--- START ---

Context: an optimization exercise on an open-source flow, tuned for a short achievable clock period and few clock cycles. The choices shown serve that exercise and are no tape-out recipe. At most, simulation tests tie the RTL to the original design; equivalence was not proved. Power figures rest on the tool's default switching activity, not on a simulated workload.

==> inputs of indigo <==
Design gencp_ack_checker, start of the top module:
module gencp_ack_checker (
    input  wire         clk,
    input  wire         rst,
    input  wire         start,
    input  wire [7:0]   op,
    input  wire [15:0]  rid,
    input  wire [15:0]  cap,
    input  wire [15:0]  rxlen,
    input  wire [703:0] pkt,
    output wire         done,
    output reg  [1:0]   rc,
    output reg  [11:0]  kind,
    output reg  [15:0]  erid,
    output reg  [3:0]   step,
    output reg  [2:0]   reason,
    output reg          warn,
    output reg  [63:0]  val,
    output reg  [511:0] dout,
    output reg  [15:0]  olen,
    output reg  [15:0]  adv
);
export LEC_CHECK = 0
export CAP_MARGIN = 20
export CORE_AREA = 5 5 395 395
export DIE_AREA = 0 0 400 400
export SLEW_MARGIN = 20
create_clock -name core_clock -period 20.0 [get_ports {clk}]
standard.sh (not shown) runs the stock make flow with config.mk's settings and CLKGATE_MAP_FILE= SYNTH_SCRIPT=/design/flow/synth_recipe.tcl, a recipe that flattens the netlist after the stock synthesis.
==> flow/flow/run.sh <==
#!/bin/bash
set -euo pipefail
MARGIN=14
bash standard.sh PRE_RESIZE_TCL=$PWD/flow/gain.tcl SETUP_SLACK_MARGIN=$MARGIN ADDER_MAP_FILE= MATCH_CELL_FOOTPRINT=0 TNS_END_PERCENT=10 BUFFER_PORTS_ARGS="-buffer_cell sky130_fd_sc_hd__buf_8" PLACE_PINS_ARGS="-min_distance 1 -min_distance_in_tracks" finish > standard.log 2>&1
==> flow/flow/gain.tcl <==
# Gain-based buffering of high-fanout nets before the standard resizing
# (builds balanced buffer trees for the result select nets).
log_cmd estimate_parasitics -placement
set_dont_use $::env(DONT_USE_CELLS)
log_cmd repair_design -buffer_gain 4.0 -verbose
==> maple: changes against indigo <==
--- a/flow/design.v
+++ b/flow/design.v
@@ -345,17 +345,18 @@
     reg  [11:0] qa_kind, qb_kind;
     reg  [3:0]  qa_step, qb_step;
     reg  [15:0] qa_erid, qb_erid;
     reg  [2:0]  q_reason;
     reg         q_warn;
     reg  [63:0] qa_val;
     reg  [511:0] qa_dout;
     reg  [15:0] qa_olen, qa_adv;
-    reg  [15:0] q_zt, q_zz, q_zo;
+    reg  [15:0] q_x, q_y;
+    reg         q_en;
     integer j;
     always @(posedge clk) begin
         if (rst)
             q_done <= 1'b0;
         else
             q_done <= start;
         q_reason <= e_reason;
         q_warn   <= warn_v;
@@ -377,22 +378,22 @@
                 qa_erid <= a_err ? rid : 16'd0;
             end
         end
         qa_val  <= a_sc_ok ? sc_val : 64'd0;
         for (j = 0; j < 64; j = j + 1)
             qa_dout[8*j +: 8] <= (a_b_ok & bmask[j]) ? pkt[8*(16+j) +: 8] : 8'h00;
         qa_olen <= a_b_ok ? {9'd0, m7} : 16'd0;
         qa_adv  <= a_b_ok ? f_scdlen : 16'd0;
-        q_zt <= (tc43 ^ ts43) & {15'h7FFF, zt_en};
-        q_zz <= ~(tc43 | ts43) & {15'h7FFF, zt_en};
-        q_zo <= (tc43 & ts43) & {15'h7FFF, zt_en};
+        q_x  <= tc43;
+        q_y  <= ts43;
+        q_en <= zt_en;
     end
     assign done = q_done;
-    wire zm = (&q_zt) | (&q_zz) | (&q_zo);
+    wire zm = zmod(q_x, q_y) & q_en;
     always @(*) begin
         rc     = zm ? qa_rc   : qb_rc;
         kind   = zm ? qa_kind : qb_kind;
         step   = zm ? qa_step : qb_step;
         erid   = zm ? qa_erid : qb_erid;
         reason = q_reason;
         warn   = q_warn;
         val    = zm ? qa_val  : 64'd0;
==> flow/flow/run.sh (replaced) <==
#!/bin/bash
set -euo pipefail
MARGIN=14
bash standard.sh SETUP_SLACK_MARGIN=$MARGIN ADDER_MAP_FILE= MATCH_CELL_FOOTPRINT=0 TNS_END_PERCENT=100 BUFFER_PORTS_ARGS="-buffer_cell sky130_fd_sc_hd__buf_8" PLACE_PINS_ARGS="-min_distance 1 -min_distance_in_tracks" ROUTING_LAYER_ADJUSTMENT=0.10 finish > standard.log 2>&1
removed: flow/flow/gain.tcl
==> pepper: changes against indigo <==
==> flow/flow/run.sh (replaced) <==
#!/bin/bash
set -euo pipefail
MARGIN=14
bash standard.sh SETUP_SLACK_MARGIN=$MARGIN ADDER_MAP_FILE= MATCH_CELL_FOOTPRINT=0 TNS_END_PERCENT=100 BUFFER_PORTS_ARGS="-buffer_cell sky130_fd_sc_hd__buf_8" PLACE_PINS_ARGS="-min_distance 1 -min_distance_in_tracks" finish > standard.log 2>&1
removed: flow/flow/gain.tcl
==> results.ini <==
[logic_synthesis]
syn_area_mm2 = 0.05638
synthXorXnorAreaFrac_pct = 27.16
synthAdderAreaFrac_pct = 11.10

[floorplanning]
initial_core_util_pct = 37.20

[status]
outcome = finished clean

(the above is from maple)
==> results.ini <==
[floorplanning]
initial_core_util_pct = 37.61

[logic_synthesis]
synthAdderAreaFrac_pct = 11.27
synth_edf_count = 0
syn_area_mm2 = 0.05700
synthXorXnorAreaFrac_pct = 27.16

[status]
error_line = [ERROR GRT-0116] Global routing finished with congestion. Check the congestion regions in the DRC Viewer.
outcome = did not finish
haltStage = 5_1_grt

(the above is from pepper)
==> results.ini <==
[logic_synthesis]
synthCells = 5976
synth.area.mux_share_pct = 2.887
synthAdderAreaFrac_pct = 11.27
synth_edf_count = 0
synthXorXnorAreaFrac_pct = 27.16

[floorplanning]
initial_core_util_pct = 37.61

[status]
haltStage = 3_4_place_resized
outcome = did not finish
error_line = [ERROR EST-0104] inconsistent parasitics state

(the above is from indigo)
Testbench counts of maple, summed over its fixed seeds: cycles 3,992.
No functional check of the RTL was part of indigo and pepper.

---

==> inputs of job 8028 <==
gencp_ack_checker, a different RTL version from the one above (not shown whole).
==> flow/design.v (excerpt) <==
module gencp_ack_checker (
    input  wire         clk,
    input  wire         rst,
    input  wire         start,
    input  wire [7:0]   op,
    input  wire [15:0]  rid,
    input  wire [15:0]  cap,
    input  wire [15:0]  rxlen,
    input  wire [703:0] pkt,
    output wire         done,
    output reg  [1:0]   rc,
    output reg  [11:0]  kind,
    output reg  [15:0]  erid,
    output reg  [3:0]   step,
    output reg  [2:0]   reason,
    output reg          warn,
    output reg  [63:0]  val,
    output reg  [511:0] dout,
    output reg  [15:0]  olen,
    output reg  [15:0]  adv
);
clock: 20.0 ns
lec_check: 0
cap_margin: 20
core_area: 10 10 510 510
die_area: 0 0 520 520
slew_margin: 20
run.sh (not shown) runs the stock make flow with config.mk's settings and CLKGATE_MAP_FILE= SYNTH_SCRIPT=/design/flow/synth_recipe.tcl, a recipe that flattens the netlist after the stock synthesis.
Stock flow here: none of the scripts above is used.
==> job 1975: changes against job 8028 <==
--- a/flow/design.v
+++ b/flow/design.v
@@ -50,15 +50,29 @@
     wire [16:0] adv_end   = {1'b0, f_scdlen} + 17'd16;
     wire        len_ok    = (adv_end <= {1'b0, rxlen});
     wire        pre_bad   = (f_preamble != PREAMBLE);
     wire        rid_mm    = (f_reqid != rid);
     wire [6:0] l7 = f_scdlen[6:0];
+    wire [3:0] l_hi = l7[6:3];
+    wire [2:0] l_lo = l7[2:0];
+    wire [8:0] hi_gt, hi_eq;
+    wire [7:0] lo_gt;
+    genvar gk;
+    generate
+        for (gk = 0; gk < 9; gk = gk + 1) begin : g_hi
+            assign hi_gt[gk] = (l_hi > gk);
+            assign hi_eq[gk] = (l_hi == gk);
+        end
+        for (gk = 0; gk < 8; gk = gk + 1) begin : g_lo
+            assign lo_gt[gk] = (l_lo > gk);
+        end
+    endgenerate
     wire [87:16] inc;
     genvar gb;
     generate
         for (gb = 16; gb < 88; gb = gb + 1) begin : g_inc
-            assign inc[gb] = (l7 > (gb - 16));
+            assign inc[gb] = hi_gt[(gb - 16) >> 3] | (hi_eq[(gb - 16) >> 3] & lo_gt[(gb - 16) & 7]);
         end
     endgenerate
     wire [15:0] hw0 = {pkt[8*6 +: 8],  pkt[8*7 +: 8]};
     wire [15:0] hw1 = {pkt[8*8 +: 8],  pkt[8*9 +: 8]};
     wire [15:0] hw2 = {pkt[8*10 +: 8], pkt[8*11 +: 8]};
@@ -208,10 +222,13 @@
     wire [15:0] tc5_1_m = (tc4_1 & ts4_2) | (tc4_1 & tc4_2) | (ts4_2 & tc4_2);
     wire [15:0] tc5_1 = {tc5_1_m[14:0], tc5_1_m[15]};
     wire [15:0] ts6_0 = ts5_0 ^ tc5_0 ^ ts5_1;
     wire [15:0] tc6_0_m = (ts5_0 & tc5_0) | (ts5_0 & ts5_1) | (tc5_0 & ts5_1);
     wire [15:0] tc6_0 = {tc6_0_m[14:0], tc6_0_m[15]};
+    wire [15:0] ts7_0 = ts6_0 ^ tc6_0 ^ tc5_1;
+    wire [15:0] tc7_0_m = (ts6_0 & tc6_0) | (ts6_0 & tc5_1) | (tc6_0 & tc5_1);
+    wire [15:0] tc7_0 = {tc7_0_m[14:0], tc7_0_m[15]};
     wire warn_v = op_val_wr & ~too_long & ~too_short & ~pre_bad & rid_mm;
     reg        det;
     reg [1:0]  e_rc;
     reg [3:0]  e_step;
     reg [2:0]  e_reason;
@@ -270,11 +287,11 @@
     wire [6:0]  m7      = trunc ? cap[6:0] : l7;
     wire [63:0] bmask;
     genvar gj;
     generate
         for (gj = 0; gj < 64; gj = gj + 1) begin : g_bm
-            assign bmask[gj] = (l7 > gj) & ((|cap[15:6]) | (cap[5:0] > gj));
+            assign bmask[gj] = inc[16+gj] & ((|cap[15:6]) | (cap[5:0] > gj));
         end
     endgenerate
     wire pass_a = ~det & ~scd_bad;    
     wire a_b_ok = pass_a & a_b;
     wire a_sc_ok = pass_a & a_sc;
@@ -286,13 +303,13 @@
     reg  [2:0]  q_reason;
     reg         q_warn;
     reg  [63:0] qa_val;
     reg  [511:0] qa_dout;
     reg  [15:0] qa_olen, qa_adv;
+    reg         q_sc_ok, q_b_ok;
     reg  [15:0] q_row0;
     reg  [15:0] q_row1;
-    reg  [15:0] q_row2;
     integer j;
     always @(posedge clk) begin
         if (rst)
             q_done <= 1'b0;
         else
@@ -315,32 +332,30 @@
                 qa_kind <= a_kind;
                 qa_step <= a_step;
                 qa_erid <= a_err ? rid : 16'd0;
             end
         end
-        qa_val  <= a_sc_ok ? sc_val : 64'd0;
+        q_sc_ok <= a_sc_ok;
+        q_b_ok  <= a_b_ok;
+        qa_val  <= sc_val;
         for (j = 0; j < 64; j = j + 1)
-            qa_dout[8*j +: 8] <= (a_b_ok & bmask[j]) ? pkt[8*(16+j) +: 8] : 8'h00;
-        qa_olen <= a_b_ok ? {9'd0, m7} : 16'd0;
-        qa_adv  <= a_b_ok ? f_scdlen : 16'd0;
-        q_row0 <= ts6_0;
-        q_row1 <= tc6_0;
-        q_row2 <= tc5_1;
+            qa_dout[8*j +: 8] <= bmask[j] ? pkt[8*(16+j) +: 8] : 8'h00;
+        qa_olen <= {9'd0, m7};
+        qa_adv  <= f_scdlen;
+        q_row0 <= ts7_0;
+        q_row1 <= tc7_0;
     end
     assign done = q_done;
-    wire [15:0] us0_0 = q_row0 ^ q_row1 ^ q_row2;
-    wire [15:0] uc0_0_m = (q_row0 & q_row1) | (q_row0 & q_row2) | (q_row1 & q_row2);
-    wire [15:0] uc0_0 = {uc0_0_m[14:0], uc0_0_m[15]};
-    wire zm = zmod(us0_0, uc0_0);
+    wire zm = zmod(q_row0, q_row1);
     always @(*) begin
         rc     = zm ? qa_rc   : qb_rc;
         kind   = zm ? qa_kind : qb_kind;
         step   = zm ? qa_step : qb_step;
         erid   = zm ? qa_erid : qb_erid;
         reason = q_reason;
         warn   = q_warn;
-        val    = zm ? qa_val  : 64'd0;
-        dout   = zm ? qa_dout : 512'd0;
-        olen   = zm ? qa_olen : 16'd0;
-        adv    = zm ? qa_adv  : 16'd0;
+        val    = (zm & q_sc_ok) ? qa_val  : 64'd0;
+        dout   = (zm & q_b_ok)  ? qa_dout : 512'd0;
+        olen   = (zm & q_b_ok)  ? qa_olen : 16'd0;
+        adv    = (zm & q_b_ok)  ? qa_adv  : 16'd0;
     end
 endmodule
==> flow/flow/run.sh (new file) <==
#!/bin/bash
set -euo pipefail
MARGIN=14
bash standard.sh SETUP_SLACK_MARGIN=$MARGIN ADDER_MAP_FILE= MATCH_CELL_FOOTPRINT=0 TNS_END_PERCENT=10 BUFFER_PORTS_ARGS="-buffer_cell sky130_fd_sc_hd__buf_8" PLACE_PINS_ARGS="-min_distance 1 -min_distance_in_tracks" finish > standard.log 2>&1
==> flow/standard.sh (new file) <==
#!/bin/bash
# synth_recipe.tcl (not shown) runs the flow's synth.tcl, then flattens the netlist and writes it again
# the make line also repeats each setting of config.mk as NAME=value (left out here)
make -C /OpenROAD-flow-scripts/flow DESIGN_CONFIG=/design/flow/config.mk WORK_HOME=/design/flow/orfs CLKGATE_MAP_FILE= SYNTH_SCRIPT=/design/flow/synth_recipe.tcl "${@:-finish}"
- CORE_AREA: 10 10 510 510 -> 5 5 395 395
- DIE_AREA: 0 0 520 520 -> 0 0 400 400
removed: flow/run.sh
==> summary.txt <==
metric                                                                     job 8028      job 1975
Average wire per standard cell                                         42.5 microns  35.0 microns
Number of standard cells in the layout, taps in and fillers out               10431         10103
Result of the run                                          timing/DRC/antenna clean  timing/DRC/antenna clean
Via count of the first global-routing pass                                    52108         56822
Count of buffering cells on the critical path with inverters included             6             8
Internal power                                                              4.94 mW       10.2 mW
WHS Endpoint                                                             qa_olen[1]        q_done
Post-synthesis instance total                                                  5539          6323
Clock network fraction of total power                                         19.7%         10.0%
Seq/total area                                                                19.2%         15.3%
Number of antenna violations at the first check in global routing               228            18
Count of inserted antenna diode cells                                           107             4
Proportion of total power due to net switching                                48.5%         41.3%
GR Layer Usage met1                                                           36.5%         47.0%
Function was not checked in any run of this note: the RTL went through the layout flow alone.

-- afterwards: timing with drivers on the ports --
The flow's constraints put no driver on any port. The routed layouts listed below were extracted and timed again, unchanged, in two steps.
Step 1 (the two cells are an assumption about what drives the block):
set clk [get_ports {clk}]
set_driving_cell -lib_cell sky130_fd_sc_hd__clkbuf_16 $clk
set_driving_cell -lib_cell sky130_fd_sc_hd__buf_2 [delete_from_list [all_inputs] $clk]
Step 2 adds t to the input delays and takes it off the output delays; t is the mean of the earliest and latest rising clock arrival at the registers after step 1. Input paths then give back, and output paths get back, about the clock's delay inside the block.
a / b / c = no drivers / after step 1 / after step 2; a / b = the first two.
| run | t, ns | setup slack, ns | latest minus earliest clock arrival (ns) |
|---|---|---|---|
| maple | 0.825 | 12.583 / 12.327 / 11.502 | 0.048 / 0.048 |
| job 8028 | 0.867 | 7.996 / 8.079 / 7.211 | 0.045 / 0.045 |
| job 1975 | 0.792 | 12.057 / 11.654 / 10.862 | 0.050 / 0.050 |
After both steps setup and hold are still met in every run listed. For job 1975, which loses most, drivers alone change the setup slack by -0.403 ns; drivers and shift together by -1.195 ns.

--- END ---

» What is required
If a line above holds the string "first", copy it out.

» Output of the task
Via count of the first global-routing pass                                    52108         56822
Number of antenna violations at the first check in global routing               228            18
a / b / c = no drivers / after step 1 / after step 2; a / b = the first two.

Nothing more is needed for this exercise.